Your instructions — Give back exactly the stretch of data below from the line holding "TritonRoute pass-1 iters;4;;-1" through the line holding "u_core.bus.iter_count 8, u_core.settle_cnt", both ends included, and leave the remaining lines out.

[Source data]
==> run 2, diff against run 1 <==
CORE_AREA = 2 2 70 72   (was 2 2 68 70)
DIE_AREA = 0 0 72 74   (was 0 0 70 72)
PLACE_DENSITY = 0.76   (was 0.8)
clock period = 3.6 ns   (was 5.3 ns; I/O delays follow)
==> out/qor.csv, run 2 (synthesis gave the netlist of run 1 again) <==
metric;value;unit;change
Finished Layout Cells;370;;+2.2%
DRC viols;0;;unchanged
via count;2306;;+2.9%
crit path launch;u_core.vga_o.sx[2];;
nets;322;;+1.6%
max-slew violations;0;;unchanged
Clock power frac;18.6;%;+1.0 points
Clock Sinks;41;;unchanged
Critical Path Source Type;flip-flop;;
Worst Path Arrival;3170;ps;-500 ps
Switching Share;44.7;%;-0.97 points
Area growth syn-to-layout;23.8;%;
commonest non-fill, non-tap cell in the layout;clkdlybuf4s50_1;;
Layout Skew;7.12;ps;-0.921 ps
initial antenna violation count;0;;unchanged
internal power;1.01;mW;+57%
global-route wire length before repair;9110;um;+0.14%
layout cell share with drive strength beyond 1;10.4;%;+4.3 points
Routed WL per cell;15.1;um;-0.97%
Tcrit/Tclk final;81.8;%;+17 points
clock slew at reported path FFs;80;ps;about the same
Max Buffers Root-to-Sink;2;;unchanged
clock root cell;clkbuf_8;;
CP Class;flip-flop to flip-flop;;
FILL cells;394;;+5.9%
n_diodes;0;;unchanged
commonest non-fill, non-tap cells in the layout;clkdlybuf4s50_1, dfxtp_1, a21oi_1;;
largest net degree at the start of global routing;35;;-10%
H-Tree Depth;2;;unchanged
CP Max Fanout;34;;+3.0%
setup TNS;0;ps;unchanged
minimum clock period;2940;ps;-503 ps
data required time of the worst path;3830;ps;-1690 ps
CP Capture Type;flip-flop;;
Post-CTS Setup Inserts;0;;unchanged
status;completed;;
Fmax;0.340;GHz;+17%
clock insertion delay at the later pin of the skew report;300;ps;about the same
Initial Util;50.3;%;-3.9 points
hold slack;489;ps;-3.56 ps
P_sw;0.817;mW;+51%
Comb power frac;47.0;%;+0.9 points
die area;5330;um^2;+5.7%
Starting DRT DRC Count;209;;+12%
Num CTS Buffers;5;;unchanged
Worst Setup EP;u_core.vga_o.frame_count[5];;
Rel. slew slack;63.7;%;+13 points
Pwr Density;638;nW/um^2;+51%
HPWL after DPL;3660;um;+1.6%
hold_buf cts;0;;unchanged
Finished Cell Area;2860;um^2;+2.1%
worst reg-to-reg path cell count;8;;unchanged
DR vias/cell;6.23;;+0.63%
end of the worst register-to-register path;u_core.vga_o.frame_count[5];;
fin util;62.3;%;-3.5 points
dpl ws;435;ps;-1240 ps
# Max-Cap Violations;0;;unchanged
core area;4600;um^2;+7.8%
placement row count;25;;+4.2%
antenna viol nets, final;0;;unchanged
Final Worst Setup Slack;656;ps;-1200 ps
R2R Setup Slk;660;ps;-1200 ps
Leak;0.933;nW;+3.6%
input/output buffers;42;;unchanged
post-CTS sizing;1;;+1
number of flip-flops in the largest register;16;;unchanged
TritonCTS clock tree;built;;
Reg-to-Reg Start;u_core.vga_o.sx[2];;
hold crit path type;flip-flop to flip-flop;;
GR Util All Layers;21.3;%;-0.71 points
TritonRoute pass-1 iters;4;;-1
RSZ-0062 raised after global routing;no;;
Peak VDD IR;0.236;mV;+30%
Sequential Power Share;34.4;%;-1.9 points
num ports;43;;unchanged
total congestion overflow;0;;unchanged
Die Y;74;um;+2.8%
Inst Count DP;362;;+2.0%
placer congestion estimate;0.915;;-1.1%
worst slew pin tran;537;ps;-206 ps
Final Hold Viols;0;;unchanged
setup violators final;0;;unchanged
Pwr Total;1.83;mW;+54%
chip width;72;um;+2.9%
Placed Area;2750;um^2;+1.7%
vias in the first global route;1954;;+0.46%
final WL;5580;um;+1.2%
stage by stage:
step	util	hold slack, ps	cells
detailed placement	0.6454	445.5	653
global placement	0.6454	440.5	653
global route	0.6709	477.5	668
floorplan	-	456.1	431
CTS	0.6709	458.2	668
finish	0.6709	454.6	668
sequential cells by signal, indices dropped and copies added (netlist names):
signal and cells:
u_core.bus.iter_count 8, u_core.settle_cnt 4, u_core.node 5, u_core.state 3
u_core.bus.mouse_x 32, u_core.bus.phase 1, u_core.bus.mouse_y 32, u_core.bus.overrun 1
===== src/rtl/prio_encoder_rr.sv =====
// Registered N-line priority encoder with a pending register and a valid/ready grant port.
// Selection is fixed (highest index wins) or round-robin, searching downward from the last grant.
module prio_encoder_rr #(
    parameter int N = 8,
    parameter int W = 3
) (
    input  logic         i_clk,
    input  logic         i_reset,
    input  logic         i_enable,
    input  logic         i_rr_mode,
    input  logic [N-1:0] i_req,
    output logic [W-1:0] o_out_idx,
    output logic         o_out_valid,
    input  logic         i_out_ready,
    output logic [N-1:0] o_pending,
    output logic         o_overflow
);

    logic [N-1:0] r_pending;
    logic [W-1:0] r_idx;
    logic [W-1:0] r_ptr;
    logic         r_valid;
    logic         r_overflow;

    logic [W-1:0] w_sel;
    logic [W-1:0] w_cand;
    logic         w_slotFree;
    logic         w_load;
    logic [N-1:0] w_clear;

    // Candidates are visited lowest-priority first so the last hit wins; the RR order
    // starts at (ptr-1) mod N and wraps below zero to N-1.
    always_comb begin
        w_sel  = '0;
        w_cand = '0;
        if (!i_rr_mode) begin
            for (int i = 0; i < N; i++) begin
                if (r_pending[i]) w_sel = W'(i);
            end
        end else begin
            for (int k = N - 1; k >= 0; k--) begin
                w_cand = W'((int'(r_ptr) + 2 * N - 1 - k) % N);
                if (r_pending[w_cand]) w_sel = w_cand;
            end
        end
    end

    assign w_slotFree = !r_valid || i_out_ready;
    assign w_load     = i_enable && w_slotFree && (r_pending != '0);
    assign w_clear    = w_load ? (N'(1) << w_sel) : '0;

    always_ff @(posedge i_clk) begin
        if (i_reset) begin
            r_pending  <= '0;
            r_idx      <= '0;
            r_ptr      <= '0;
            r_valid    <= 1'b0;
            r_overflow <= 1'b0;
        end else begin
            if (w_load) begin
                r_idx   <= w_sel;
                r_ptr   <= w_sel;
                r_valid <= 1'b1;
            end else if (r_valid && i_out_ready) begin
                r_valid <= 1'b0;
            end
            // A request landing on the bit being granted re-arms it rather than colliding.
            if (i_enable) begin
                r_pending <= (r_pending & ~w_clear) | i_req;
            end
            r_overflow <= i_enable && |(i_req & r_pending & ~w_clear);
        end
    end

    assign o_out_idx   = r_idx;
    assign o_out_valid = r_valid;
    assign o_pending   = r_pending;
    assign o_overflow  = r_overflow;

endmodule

* * *

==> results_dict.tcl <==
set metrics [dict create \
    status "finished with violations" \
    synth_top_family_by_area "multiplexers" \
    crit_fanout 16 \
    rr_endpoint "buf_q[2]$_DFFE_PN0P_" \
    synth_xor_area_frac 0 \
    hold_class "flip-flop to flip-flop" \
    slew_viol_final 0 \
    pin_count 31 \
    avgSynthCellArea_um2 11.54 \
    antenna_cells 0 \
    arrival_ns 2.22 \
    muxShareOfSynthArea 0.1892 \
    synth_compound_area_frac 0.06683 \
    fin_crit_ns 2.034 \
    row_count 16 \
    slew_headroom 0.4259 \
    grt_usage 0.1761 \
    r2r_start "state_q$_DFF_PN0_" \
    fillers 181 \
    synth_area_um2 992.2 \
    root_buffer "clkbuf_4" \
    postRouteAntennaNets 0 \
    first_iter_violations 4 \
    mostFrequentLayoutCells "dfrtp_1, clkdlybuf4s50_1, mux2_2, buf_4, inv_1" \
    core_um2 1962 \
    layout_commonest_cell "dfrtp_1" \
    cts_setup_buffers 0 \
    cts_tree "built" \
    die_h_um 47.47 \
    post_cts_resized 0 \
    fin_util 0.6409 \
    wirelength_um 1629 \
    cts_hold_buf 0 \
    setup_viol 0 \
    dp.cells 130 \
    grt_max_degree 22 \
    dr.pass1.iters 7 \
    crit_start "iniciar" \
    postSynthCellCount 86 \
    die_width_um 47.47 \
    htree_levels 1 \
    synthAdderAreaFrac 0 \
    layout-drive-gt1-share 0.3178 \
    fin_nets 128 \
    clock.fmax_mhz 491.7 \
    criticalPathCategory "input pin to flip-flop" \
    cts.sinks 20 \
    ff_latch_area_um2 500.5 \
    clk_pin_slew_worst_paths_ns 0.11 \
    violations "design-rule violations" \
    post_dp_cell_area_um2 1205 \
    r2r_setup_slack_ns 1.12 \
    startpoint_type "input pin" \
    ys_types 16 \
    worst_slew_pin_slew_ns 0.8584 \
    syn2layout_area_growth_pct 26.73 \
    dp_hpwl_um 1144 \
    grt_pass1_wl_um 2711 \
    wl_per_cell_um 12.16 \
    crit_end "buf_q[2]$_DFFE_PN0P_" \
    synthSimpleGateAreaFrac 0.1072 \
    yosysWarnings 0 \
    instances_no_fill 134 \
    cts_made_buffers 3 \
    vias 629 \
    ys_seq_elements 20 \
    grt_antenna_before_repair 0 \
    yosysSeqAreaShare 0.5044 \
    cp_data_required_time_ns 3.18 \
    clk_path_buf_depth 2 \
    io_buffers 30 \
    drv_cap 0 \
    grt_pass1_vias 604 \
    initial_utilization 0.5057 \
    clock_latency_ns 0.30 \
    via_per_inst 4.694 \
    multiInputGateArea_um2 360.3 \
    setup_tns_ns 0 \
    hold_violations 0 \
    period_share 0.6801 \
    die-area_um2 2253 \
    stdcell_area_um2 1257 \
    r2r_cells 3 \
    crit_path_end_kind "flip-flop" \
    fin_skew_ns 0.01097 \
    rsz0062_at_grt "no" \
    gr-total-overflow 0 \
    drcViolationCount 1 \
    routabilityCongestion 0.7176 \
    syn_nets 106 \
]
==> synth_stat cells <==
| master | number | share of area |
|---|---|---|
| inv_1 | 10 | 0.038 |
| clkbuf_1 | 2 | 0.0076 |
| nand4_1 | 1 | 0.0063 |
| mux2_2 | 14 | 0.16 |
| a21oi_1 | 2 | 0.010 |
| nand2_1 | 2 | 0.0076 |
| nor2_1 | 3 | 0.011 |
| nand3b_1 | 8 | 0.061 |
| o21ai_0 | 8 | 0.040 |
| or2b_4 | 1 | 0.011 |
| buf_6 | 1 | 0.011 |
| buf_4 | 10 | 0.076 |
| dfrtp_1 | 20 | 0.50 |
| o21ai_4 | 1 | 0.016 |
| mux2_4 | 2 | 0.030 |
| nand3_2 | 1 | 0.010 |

Answer for this exercise —
TritonRoute pass-1 iters;4;;-1
RSZ-0062 raised after global routing;no;;
Peak VDD IR;0.236;mV;+30%
Sequential Power Share;34.4;%;-1.9 points
num ports;43;;unchanged
total congestion overflow;0;;unchanged
Die Y;74;um;+2.8%
Inst Count DP;362;;+2.0%
placer congestion estimate;0.915;;-1.1%
worst slew pin tran;537;ps;-206 ps
Final Hold Viols;0;;unchanged
setup violators final;0;;unchanged
Pwr Total;1.83;mW;+54%
chip width;72;um;+2.9%
Placed Area;2750;um^2;+1.7%
vias in the first global route;1954;;+0.46%
final WL;5580;um;+1.2%
stage by stage:
step	util	hold slack, ps	cells
detailed placement	0.6454	445.5	653
global placement	0.6454	440.5	653
global route	0.6709	477.5	668
floorplan	-	456.1	431
CTS	0.6709	458.2	668
finish	0.6709	454.6	668
sequential cells by signal, indices dropped and copies added (netlist names):
signal and cells:
u_core.bus.iter_count 8, u_core.settle_cnt 4, u_core.node 5, u_core.state 3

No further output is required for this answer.